Westmoreland County voters will begin receiving mail-in ballots as early as this weekend, possibly early next week.

State officials signed off on the May 18 primary ballots and, on Wednesday, it is expected information will be forwarded to the county’s new private mail company to print and send out ballots to voters, said JoAnn Sebastiani, director of the county Elections Bureau.

“We’ll start to mail them out by this weekend,” she said.

Ballots include primaries for state judge as well as county row offices, municipal councils, supervisor positions and school board seats. Four referendums, including three seeking to amend the state constitution, also will appear on ballots. Voters in 42 precincts also can participate in a special election to fill a state House vacancy caused by the death in January of state Rep. Mike Reese, R-Mt. Pleasant.
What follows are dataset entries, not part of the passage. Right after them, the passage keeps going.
$ cat src/rtl/mlpwm_pkg.sv
package mlpwm_pkg;

  // Strobes from the ramp control to the datapath carrier register
  typedef struct packed {
    logic stepUp;
    logic stepDown;
    logic clear;
  } carrierCmd_t;

  typedef enum logic {
    DIR_UP   = 1'b0,
    DIR_DOWN = 1'b1
  } rampDir_t;

endpackage

$ cat src/rtl/mlpwm_ramp_ctrl.sv
module mlpwm_ramp_ctrl
  import mlpwm_pkg::*;
(
  input  logic        clk,
  input  logic        rstN,
  input  logic        atTop,
  input  logic        atBottom,
  input  logic        peakZero,
  output carrierCmd_t cmd
);

  rampDir_t dirQ;
  rampDir_t dirD;

  always_comb begin
    cmd  = '0;
    dirD = dirQ;
    if (peakZero) begin
      cmd.clear = 1'b1;
      dirD      = DIR_UP;
    end else if (dirQ == DIR_UP) begin
      if (atTop) begin
        cmd.stepDown = 1'b1;
        dirD         = DIR_DOWN;
      end else begin
        cmd.stepUp = 1'b1;
      end
    end else begin
      if (atBottom) begin
        cmd.stepUp = 1'b1;
        dirD       = DIR_UP;
      end else begin
        cmd.stepDown = 1'b1;
      end
    end
  end

  always_ff @(posedge clk) begin
    if (!rstN) dirQ <= DIR_UP;
    else       dirQ <= dirD;
  end

endmodule

$ cat src/rtl/mlpwm_datapath.sv
module mlpwm_datapath
  import mlpwm_pkg::*;
#(
  parameter int REF_W = 12,
  parameter int CAR_W = 10
) (
  input  logic                    clk,
  input  logic                    rstN,
  input  logic signed [REF_W-1:0] refSample,
  input  logic        [CAR_W-1:0] carrierPeak,
  input  carrierCmd_t             cmd,
  output logic                    atTop,
  output logic                    atBottom,
  output logic                    peakZero,
  output logic        [CAR_W-1:0] carrierNow,
  output logic        [6:0]       gates,
  output logic signed [2:0]       level
);

  localparam int BAND_W = CAR_W + 2;
  localparam int CMP_W  = (REF_W > BAND_W) ? REF_W : BAND_W;
  localparam int NBANDS = 3;

  logic [CAR_W-1:0] triQ;
  logic [REF_W-1:0] magRaw;
  logic [CMP_W-1:0] magW;
  logic [CMP_W-1:0] bandEdge [NBANDS];
  logic [NBANDS-1:0] passD;
  logic [NBANDS-1:0] passQ;   // {C,B,A}
  logic              posQ;    // D

  // Carrier register
  always_ff @(posedge clk) begin
    if (!rstN)             triQ <= '0;
    else if (cmd.clear)    triQ <= '0;
    else if (cmd.stepUp)   triQ <= triQ + 1'b1;
    else if (cmd.stepDown) triQ <= triQ - 1'b1;
  end

  assign atTop      = (triQ >= carrierPeak);
  assign atBottom   = (triQ == '0);
  assign peakZero   = (carrierPeak == '0);
  assign carrierNow = triQ;

  // Rectified reference
  assign magRaw = refSample[REF_W-1] ? (~refSample + 1'b1) : refSample;
  assign magW   = CMP_W'(magRaw);

  // Stacked carriers and band comparisons
  genvar gi;
  generate
    for (gi = 0; gi < NBANDS; gi++) begin : g_band
      if (gi == 0) begin : g_base
        assign bandEdge[gi] = CMP_W'(triQ);
      end else begin : g_stack
        assign bandEdge[gi] = bandEdge[gi-1] + CMP_W'(carrierPeak);
      end
      assign passD[gi] = (magW >= bandEdge[gi]);
    end
  endgenerate

  always_ff @(posedge clk) begin
    if (!rstN) begin
      passQ <= '0;
      posQ  <= 1'b0;
    end else begin
      passQ <= passD;
      posQ  <= ~refSample[REF_W-1];
    end
  end

  // Gate equations over the registered bits
  logic bA, bB, bC, bD;
  logic [6:0] gateD;
  logic [1:0] bandCount;
  logic signed [2:0] levelD;

  assign bA = passQ[0];
  assign bB = passQ[1];
  assign bC = passQ[2];
  assign bD = posQ;

  always_comb begin
    gateD[0] = (bB & ~bC & bD) | (bA & ~bB & ~bD);
    gateD[1] = bD & (bC | bB);
    gateD[2] = (bA & ~bB & bD) | (bB & ~bC & ~bD);
    gateD[3] = ~bA | (bD & (bC | ~bB));
    gateD[4] = (bB & ~bC) | (bD & (bA | bC));
    gateD[5] = ~bA | (bA & ~bB & ~bD) | (bC & ~bD);
    gateD[6] = ~bD & (bB | bC);
    bandCount = {1'b0, bA} + {1'b0, bB} + {1'b0, bC};
    levelD    = bD ? $signed({1'b0, bandCount}) : -$signed({1'b0, bandCount});
  end

  always_ff @(posedge clk) begin
    if (!rstN) begin
      gates <= '0;
      level <= '0;
    end else begin
      gates <= gateD;
      level <= levelD;
    end
  end

endmodule

$ cat src/rtl/mlpwm_gate_top.sv
module mlpwm_gate_top
  import mlpwm_pkg::*;
#(
  parameter int REF_W = 12,
  parameter int CAR_W = 10
) (
  input  logic                    clk,
  input  logic                    rstN,
  input  logic signed [REF_W-1:0] refSample,
  input  logic        [CAR_W-1:0] carrierPeak,
  output logic        [6:0]       gates,
  output logic signed [2:0]       level
);

  carrierCmd_t      cmd;
  logic             atTop;
  logic             atBottom;
  logic             peakZero;
  logic [CAR_W-1:0] carrierNow;

  mlpwm_ramp_ctrl u_ctrl (
    .clk      (clk),
    .rstN     (rstN),
    .atTop    (atTop),
    .atBottom (atBottom),
    .peakZero (peakZero),
    .cmd      (cmd)
  );

  mlpwm_datapath #(.REF_W(REF_W), .CAR_W(CAR_W)) u_dp (
    .clk         (clk),
    .rstN        (rstN),
    .refSample   (refSample),
    .carrierPeak (carrierPeak),
    .cmd         (cmd),
    .atTop       (atTop),
    .atBottom    (atBottom),
    .peakZero    (peakZero),
    .carrierNow  (carrierNow),
    .gates       (gates),
    .level       (level)
  );

endmodule

$ cat config.mk
export PLATFORM = sky130hd
export DESIGN_NAME = mlpwm_gate_top
export DESIGN_NICKNAME = d
export VERILOG_FILES = /design/src/rtl/mlpwm_pkg.sv /design/src/rtl/mlpwm_ramp_ctrl.sv /design/src/rtl/mlpwm_datapath.sv /design/src/rtl/mlpwm_gate_top.sv
export SDC_FILE = /design/constraint.sdc
export NUM_CORES = 1
export LEC_CHECK = 0
export ABC_AREA = 1
export BUFFER_PORTS_ARGS = -buffer_cell sky130_fd_sc_hd__buf_4
export CORE_MARGIN = 1.5
export CORE_UTILIZATION = 58
export CTS_CLUSTER_SIZE = 12
export DETAILED_ROUTE_END_ITERATION = 10
export PLACE_DENSITY = 0.82
export SLEW_MARGIN = 30
export SYNTH_ARGS = -nofsm -noshare
export SYNTH_HDL_FRONTEND = slang
export SYNTH_SLANG_ARGS = --single-unit
$ cat constraint.sdc
create_clock -name clk -period 10 [get_ports clk]
set_input_delay 2.5 -clock clk [delete_from_list [all_inputs] [get_ports clk]]
set_output_delay 2.5 -clock clk [all_outputs]
set_load 0.01 [all_outputs]
* Word level (Yosys, flattened, before mapping)
Index checks and enable logic that the tools add are counted.
Storage, ports and cells: bits in registers 25, bits of input ports 24, output and inout bits 10, word-level logic and storage cells 64
Operators by class: add/sub/neg operators 8, magnitude comparators 4, multiplexer cells 12, bitwise operators 27, reduce and logical (&&, ||, !) cells 6
Operators with widths (number):
- >= comparator 12 bit | 2
- logical NOT 10 bit | 2
- 2-to-1 mux 10 bit | 2
- adder 12 x 1 -> 12 bit, second input constant | 1
- adder 12 x 10 -> 12 bit | 1
- >= comparator 12 x 10 -> 1 bit | 1
- 2-to-1 mux 12 bit | 1
- NOT 12 bit | 1
- adder 10 x 10 -> 11 bit | 1
- AND 1 bit | 11
- adder 10 x 1 -> 10 bit, second input constant | 1
- >= comparator 10 bit | 1
- subtractor 10 x 1 -> 10 bit, second input constant | 1
- bitwise OR 1 bit | 9
- 2-to-1 mux 1 bit | 6
- 2-to-1 mux 2 bit | 3
- NOT 1 bit | 6
- OR reduction 2 bit | 3
- negator 2 -> 3 bit | 1
- adder 1 x 1 -> 2 bit | 1
- adder 2 x 1 -> 2 bit | 1
- nonzero test 2 bit | 1

* Longest topological paths before layout
depth after elaboration 6, depth in mapped cells 25, mapped depth without buffers 25

* Hierarchy
From an unflattened synthesis, not the netlist that was laid out.
Unflattened totals: cell total of the unflattened synthesis 514, area total of the unflattened synthesis 3538.4 µm²
Modules (own cells, without submodules):
- mlpwm_datapath | times used 1, cells each 500, area each 3462.1 µm², seq. area each 480.5 µm²
- mlpwm_ramp_ctrl | times used 1, cells each 14, area each 76.3 µm², seq. area each 20.0 µm²

* Least setup slack after synthesis
OpenSTA, ideal clock, no wires.
path kind in2reg, from input port carrierPeak[0], to register u_dp.passQ[2], setup time 0.109 ns, data arrival time 5.315 ns, data required time 9.891 ns, slack 4.577 ns, stages 20, path buffers 0, cell sequence ha_1 fa_1 a31o_2 xor2_1 inv_1 ha_1 nand2_1 o21ai_0 a21oi_1 o21ai_2 nand3b_1 nand2_1 nand2_1 ha_1 nand2_1 nor2_1 a211oi_1 nand4_1 nand2_1 inv_1
On the way: word-level cells in the longest chain between the ends 3
RTL lines:
- from (decl) | line mlpwm_gate_top.sv:10 | input logic [CAR_W-1:0] carrierPeak,
- adder 10 x 10 -> 11 bit | line mlpwm_datapath.sv:56 | assign bandEdge[gi] = bandEdge[gi-1] + CMP_W'(carrierPeak);
- adder 12 x 10 -> 12 bit (*) | line mlpwm_datapath.sv:56
- >= comparator 12 bit (*) | line mlpwm_datapath.sv:58 | assign passD[gi] = (magW >= bandEdge[gi]);
- to (signal assigned) | line mlpwm_datapath.sv:67 | passQ <= passD;
- to (decl) | line mlpwm_datapath.sv:29 | logic [NBANDS-1:0] passQ;
Mark *: on every way between the ends. The rest lies on a longest branch, timed or not. A chain may end at the register's enable or synchronous reset.

* Worst setup path in the final report
Same ends and word-level chain as after synthesis.

==> run metrics <==
via count=around 3300; H-tree Lvls=1; Post-Route WL=between 8 and 9 mm; setup ws final=4420 ps; # diodes=0; area of the multi-input gates=2640 um^2; Clock Latency Late Sink=about 280 ps; Synth top cells by count=inv_1 (92), nand2_1 (83), ha_1 (76), nor2_1 (42), a21oi_1 (37); worst vdd ir=161 uV; Worst Skew=between 6 and 7 ps; cell area after synthesis=3520 um^2; largest family of logic cells by synthesized area=adder cells; Lkg Pwr=2.14 nW; complex-gate fraction of the synthesized area=14.4%; Synth Register Bits=25; TritonCTS Buffers=3; Synth Flop Type=dfxtp_1; Reg clk slew, reported paths=100 ps; Mapped Nets=602; worst setup path class=in -> reg; post-CTS resize count=0; final hold violation count=0; stages on the worst setup path=21; post-synthesis mux area share=0%; # fillers=530; met1 WL=3.71 mm; Syn Inst Count=498; simple-gate share of the synthesized area=23.3%; per-cell routed wire length=13.4 um; Synth area leader=ha_1; worst path bufs/invs=2; Worst Tran Pin Value=450 ps; Hold Crit Depth=1; Port Buffers=33; top cells by area, synth=ha_1 (27%), dfxtp_1 (14%), inv_1 (9.8%); adder-cell share of the synthesized area=29.3%; met3 routed WL=228 um; uppermost routed layer=met4; share of power burned in registers=14.5%; max_cap viols=0; most common cell in the synthesized netlist=inv_1; Overall Global Routing Usage=between 20% and 30%; largest net degree at the start of global routing=16; WL met2=a little over 4 mm; CTS root buffer=clkbuf_8; status=finished, final reports clean; Switching Power=about 580 uW; initial core utilization=around three fifths; setup TNS=0 ps; number of DRC markers in iteration 0=133; Post-CTS Setup Repair Bufs=0; post-synthesis xor/xnor area fraction=~7.9%; first-pass GRT wire length=13.0 mm; share of Yosys cell area claimed by the top area cell type=a little over a quarter; crit path time final=5580 ps; gr ovfl total=0; CTS tree=done; Post-DP Area=3850 um^2; combinational fraction of design power=79.7%; ys async rst share=0%; Clk network pwr share=5.8%; CP Cell Sequence=buf_4 -> ha_1 -> fa_1 -> nand4_1 -> nand3_2 -> a21oi_4 -> xor2_2 -> ha_1 -> nand2_1 -> nor2_1 -> a211oi_1 -> nand3_1 -> nand2_1 -> nand2_1 -> ha_1 -> nand2_1 -> nor2_1 -> a211oi_1 -> nand4_1 -> nand2_1 -> inv_1; crit share post-route=approximately 56%; non-filler instance count after layout=608; Hold WC Path Type=reg -> reg; Crit path arrival time=5760 ps; max_slew headroom=69.7%; Detailed Routing Iterations Pass 1=4; DRC viols=0; worst-path fanout max=5; antenna viol nets, final=0; Die Ht=80.9 um; CP required=10180 ps; Slew Limit Fails=0; Max Fclk=179 MHz; FF-to-FF path depth=20; hpwl dp=7.01 mm; design area=3890 um^2; # clock sinks=25; Avg Vias per Cell=5.46; crit end category=flip-flop; post-synthesis sequential area ratio=14.2%; switch share=around 53%; Core Rows=28; synth-to-layout area growth=10.7%; vias in the first global route=3097; Synth cell types=38; GP Congestion=0.888; Post-synth EDFFs=0; FF+latch area=500 um^2; Startpoint Class=input port; R2R Path End=u_dp.passQ[2]; CP endpoint=u_dp.passQ[2]; Clock Path Buffers=2; Largest delay share family, worst path=adder cells; DP Cell Count=~600; P_int=510 uW; PD cells=281 nW/um^2; share of layout cells above drive strength 1=between 10% and 20%; slowest stage cell on the critical path=fa_1; reg2reg setup slack=~6400 ps; total core area=5890 um^2; Yosys warnings=0; io pins=34; Worst path max stage delay=between 400 and 500 ps; Die X=around 81 um; Nets=638; CP most frequent cell=nand2_1; die area=6540 um^2; hold_buf cts=0; hold slack=~560 ps; syn avg cell area=7.07 um^2; CP startpoint=carrierPeak[0]; # setup viols final=0; dpl ws=4180 ps; initial antenna violation count=0; r2r startpoint=u_dp.carrierNow[0]; RSZ-0062 raised after global routing=no
==> layout make-up <==
cell class	instances	area share, %
Clock buffer	3	1.06
Clock inverter	1	0.193
Inverter	98	9.44
Multi-Input combinational cell	373	67.7
Sequential cell	25	12.8
Tap cell	75	2.41
Timing Repair Buffer	33	6.36
==> registers in the layout, summed over array words and instances (netlist names) <==
signal,flops
u_dp.level,3
u_ctrl.dirQ,1
u_dp.gates,7
u_dp.bD,1
u_dp.carrierNow,10
u_dp.passQ,3
==> worst reg2reg max path: stages, from the launching register on <==
cell and delay [ps]:
dfxtp_1 400, ha_1 260, fa_1 430, nand4_1 140, nand3_2 120, a21oi_4 190
xor2_2 220, ha_1 300, nand2_1 90, nor2_1 50, a211oi_1 260, nand3_1 160
nand2_1 100, nand2_1 50, ha_1 280, nand2_1 60, nor2_1 40, a211oi_1 170
nand4_1 120, nand2_1 70, inv_1 30
==> cell families (layout without fill, tap and decap cells) <==
family	after synthesis	after routing
AND/OR/NAND/NOR	183	183
flip-flops	25	25
buffers and inverters	100	135
AO/OA/AOI/OAI	81	81
adder cells (fa/ha/maj)	80	80
XOR/XNOR	29	29
==> metrics by stage <==
step                total power, mW  utilization [%]
floorplan                     0.833                -
global placement              0.986             65.3
detailed placement             1.02             65.3
CTS                            1.09             66.2
global route                   1.22             66.2
finish                         1.09             66.2
==> how the worst min path moves through the flow <==
stage	endpoint	startpoint
after floorplan	u_dp.carrierNow[0]	u_dp.carrierNow[0]
after global routing	u_dp.carrierNow[0]	u_dp.carrierNow[0]
after global placement	u_dp.carrierNow[0]	u_dp.carrierNow[0]
after detailed placement	u_dp.carrierNow[0]	u_dp.carrierNow[0]
after CTS	u_dp.carrierNow[0]	u_dp.carrierNow[0]
final	u_dp.carrierNow[0]	u_dp.carrierNow[0]
==> power by group through the flow <==
stage / Clock, mW / Sequential [mW] / Combinational, mW
global placement: 0 / 0.159 / 0.827
detailed placement: 0 / 0.160 / 0.865
CTS: 0.0628 / 0.158 / 0.869
global route: 0.0668 / 0.163 / 0.989
finish: 0.0636 / 0.158 / 0.872
floorplan: 0 / 0.158 / 0.676
==> cells in the final DEF (no fill, tap or decap), drive strengths merged, types with 2 or more instances in the layout <==
master  count
nor3       11
xor2       21
inv        98
nor2       45
clkbuf      3
nand2      87
o21bai      2
nand4      11
o31ai       3
dfxtp      25
o21ai      15
o22ai       6
a21o        3
nand3      25
nand3b      2
o21a        3
a211oi      3
fa          4
ha         76
xnor2       8
a21oi      41
buf        33
a31o        3
==> metal layers <==
metal	up-vias	track usage [%]
li1	1702	-
met3	19	2.47
met2	60	47.7
met1	1537	29.9
met4	0	8.79
met5	-	0
(Power assumes the default switching activity.)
So far, the county approved more than 14,000 applications for no excuse mail-in and absentee ballots. The deadline to apply for a mail-in ballot for this spring’s primary is May 11.

The county mailed about 40,000 ballots to voters last spring and another 80,000 in the fall. Printing and mailing delays last October at the private Ohio-based company that county commissioners hired to perform that task for last year’s general election prompted local leaders to hire new company, NPC Inc. of Blair County, to do the same work this spring.

Mail-in ballots must be returned to the county before polls close at 8 p.m. May 18.

Sebastiani said ballots will be sent out with prepaid postage attached to return envelopes.

Commissioners are scheduled to meet April 27 as the local elections board. Commissioner Sean Kertes said Tuesday the board will decide then whether to place drop boxes throughout the county and finalize where and when they will be located, if authorized. The county placed drop boxes at five locations over two weekends before last fall’s election.

Commissioners indicated last week that drop boxes likely will be used again this spring.

Rich Cholodofsky is a TribLive reporter covering Westmoreland County government, politics and courts. He can be reached at rcholodofsky@triblive.com.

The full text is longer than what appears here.